Exercise materials:
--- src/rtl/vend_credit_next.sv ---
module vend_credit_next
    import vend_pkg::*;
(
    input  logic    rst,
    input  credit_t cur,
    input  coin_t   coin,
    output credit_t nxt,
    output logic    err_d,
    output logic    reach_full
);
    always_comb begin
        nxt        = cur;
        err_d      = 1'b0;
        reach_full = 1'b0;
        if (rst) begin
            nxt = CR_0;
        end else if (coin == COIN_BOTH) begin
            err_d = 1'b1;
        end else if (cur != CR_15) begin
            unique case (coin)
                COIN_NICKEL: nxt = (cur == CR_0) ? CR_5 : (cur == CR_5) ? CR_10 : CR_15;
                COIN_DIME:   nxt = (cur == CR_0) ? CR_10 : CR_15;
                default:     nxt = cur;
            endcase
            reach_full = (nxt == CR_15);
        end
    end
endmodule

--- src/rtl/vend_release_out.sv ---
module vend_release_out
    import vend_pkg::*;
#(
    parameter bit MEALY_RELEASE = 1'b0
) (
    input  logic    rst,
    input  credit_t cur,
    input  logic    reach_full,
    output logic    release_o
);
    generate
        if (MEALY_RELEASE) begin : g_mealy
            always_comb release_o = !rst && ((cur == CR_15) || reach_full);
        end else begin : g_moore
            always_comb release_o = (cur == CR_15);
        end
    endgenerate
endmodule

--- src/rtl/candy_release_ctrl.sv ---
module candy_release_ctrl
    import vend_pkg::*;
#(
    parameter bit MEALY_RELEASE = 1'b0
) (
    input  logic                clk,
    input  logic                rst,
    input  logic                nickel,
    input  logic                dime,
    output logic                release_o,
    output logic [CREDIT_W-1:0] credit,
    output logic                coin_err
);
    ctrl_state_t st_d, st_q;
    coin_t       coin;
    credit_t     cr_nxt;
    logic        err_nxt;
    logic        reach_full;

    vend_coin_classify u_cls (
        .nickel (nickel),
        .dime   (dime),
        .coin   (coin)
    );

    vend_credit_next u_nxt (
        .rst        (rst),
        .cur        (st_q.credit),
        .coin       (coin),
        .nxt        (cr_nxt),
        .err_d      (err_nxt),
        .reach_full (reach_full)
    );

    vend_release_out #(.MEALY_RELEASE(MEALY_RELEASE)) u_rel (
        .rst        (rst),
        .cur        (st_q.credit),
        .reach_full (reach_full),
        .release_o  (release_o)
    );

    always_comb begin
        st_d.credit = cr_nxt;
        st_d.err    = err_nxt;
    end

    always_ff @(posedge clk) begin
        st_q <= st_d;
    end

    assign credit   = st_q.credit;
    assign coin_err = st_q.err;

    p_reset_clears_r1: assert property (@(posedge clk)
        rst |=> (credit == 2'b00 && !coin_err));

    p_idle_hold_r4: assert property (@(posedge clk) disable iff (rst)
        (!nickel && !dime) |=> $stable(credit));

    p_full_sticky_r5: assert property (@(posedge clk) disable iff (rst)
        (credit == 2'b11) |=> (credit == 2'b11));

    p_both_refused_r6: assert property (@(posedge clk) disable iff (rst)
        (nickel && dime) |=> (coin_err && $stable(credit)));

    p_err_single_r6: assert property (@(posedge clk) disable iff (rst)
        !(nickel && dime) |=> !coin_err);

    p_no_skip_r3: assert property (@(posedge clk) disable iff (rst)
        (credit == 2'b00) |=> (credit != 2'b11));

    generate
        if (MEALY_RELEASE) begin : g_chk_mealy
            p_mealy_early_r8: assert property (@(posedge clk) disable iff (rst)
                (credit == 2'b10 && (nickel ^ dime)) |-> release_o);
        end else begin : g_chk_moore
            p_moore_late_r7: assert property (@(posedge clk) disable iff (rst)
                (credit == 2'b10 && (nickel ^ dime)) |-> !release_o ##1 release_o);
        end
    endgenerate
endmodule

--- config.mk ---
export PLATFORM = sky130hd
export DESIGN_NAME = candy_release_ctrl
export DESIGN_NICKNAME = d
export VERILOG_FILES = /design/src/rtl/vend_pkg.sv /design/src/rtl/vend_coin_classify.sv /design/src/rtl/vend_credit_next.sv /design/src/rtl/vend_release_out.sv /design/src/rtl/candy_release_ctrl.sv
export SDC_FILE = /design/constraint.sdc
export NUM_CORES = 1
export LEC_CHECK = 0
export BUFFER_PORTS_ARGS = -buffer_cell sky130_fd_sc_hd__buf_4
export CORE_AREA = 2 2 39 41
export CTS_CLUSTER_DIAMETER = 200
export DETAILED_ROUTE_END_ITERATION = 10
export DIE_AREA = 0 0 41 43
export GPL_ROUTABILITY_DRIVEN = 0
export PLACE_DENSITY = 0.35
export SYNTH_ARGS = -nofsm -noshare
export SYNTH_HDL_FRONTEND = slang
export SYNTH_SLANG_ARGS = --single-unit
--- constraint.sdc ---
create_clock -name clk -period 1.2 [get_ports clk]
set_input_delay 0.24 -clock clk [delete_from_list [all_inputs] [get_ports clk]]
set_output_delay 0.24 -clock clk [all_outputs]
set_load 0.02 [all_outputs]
==
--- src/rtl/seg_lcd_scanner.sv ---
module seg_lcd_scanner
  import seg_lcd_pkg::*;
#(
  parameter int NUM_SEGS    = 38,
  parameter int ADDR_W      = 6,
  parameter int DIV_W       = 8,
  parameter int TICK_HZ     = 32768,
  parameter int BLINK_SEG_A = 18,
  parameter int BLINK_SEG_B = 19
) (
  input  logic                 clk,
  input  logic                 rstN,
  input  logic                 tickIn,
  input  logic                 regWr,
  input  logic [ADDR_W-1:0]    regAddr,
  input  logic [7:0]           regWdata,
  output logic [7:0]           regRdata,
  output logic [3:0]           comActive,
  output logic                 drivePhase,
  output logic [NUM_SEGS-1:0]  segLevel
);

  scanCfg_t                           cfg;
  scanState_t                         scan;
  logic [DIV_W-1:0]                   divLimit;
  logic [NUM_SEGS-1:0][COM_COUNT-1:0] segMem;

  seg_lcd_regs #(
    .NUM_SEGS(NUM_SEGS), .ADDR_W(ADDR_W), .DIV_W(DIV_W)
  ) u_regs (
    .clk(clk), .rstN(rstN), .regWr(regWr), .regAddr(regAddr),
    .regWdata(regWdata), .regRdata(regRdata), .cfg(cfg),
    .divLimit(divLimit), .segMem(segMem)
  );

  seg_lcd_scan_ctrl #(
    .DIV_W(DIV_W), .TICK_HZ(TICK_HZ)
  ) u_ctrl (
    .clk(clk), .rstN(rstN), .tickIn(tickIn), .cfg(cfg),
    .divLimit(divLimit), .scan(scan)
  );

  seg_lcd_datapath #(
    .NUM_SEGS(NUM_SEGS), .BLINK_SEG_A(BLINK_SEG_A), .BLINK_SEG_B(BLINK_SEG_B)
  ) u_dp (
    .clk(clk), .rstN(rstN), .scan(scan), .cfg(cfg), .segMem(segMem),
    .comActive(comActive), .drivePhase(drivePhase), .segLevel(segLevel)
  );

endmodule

Task to complete: Within the data above, tally every line that has "tickIn" in it. Answer with the number only.

Solution to this problem: 2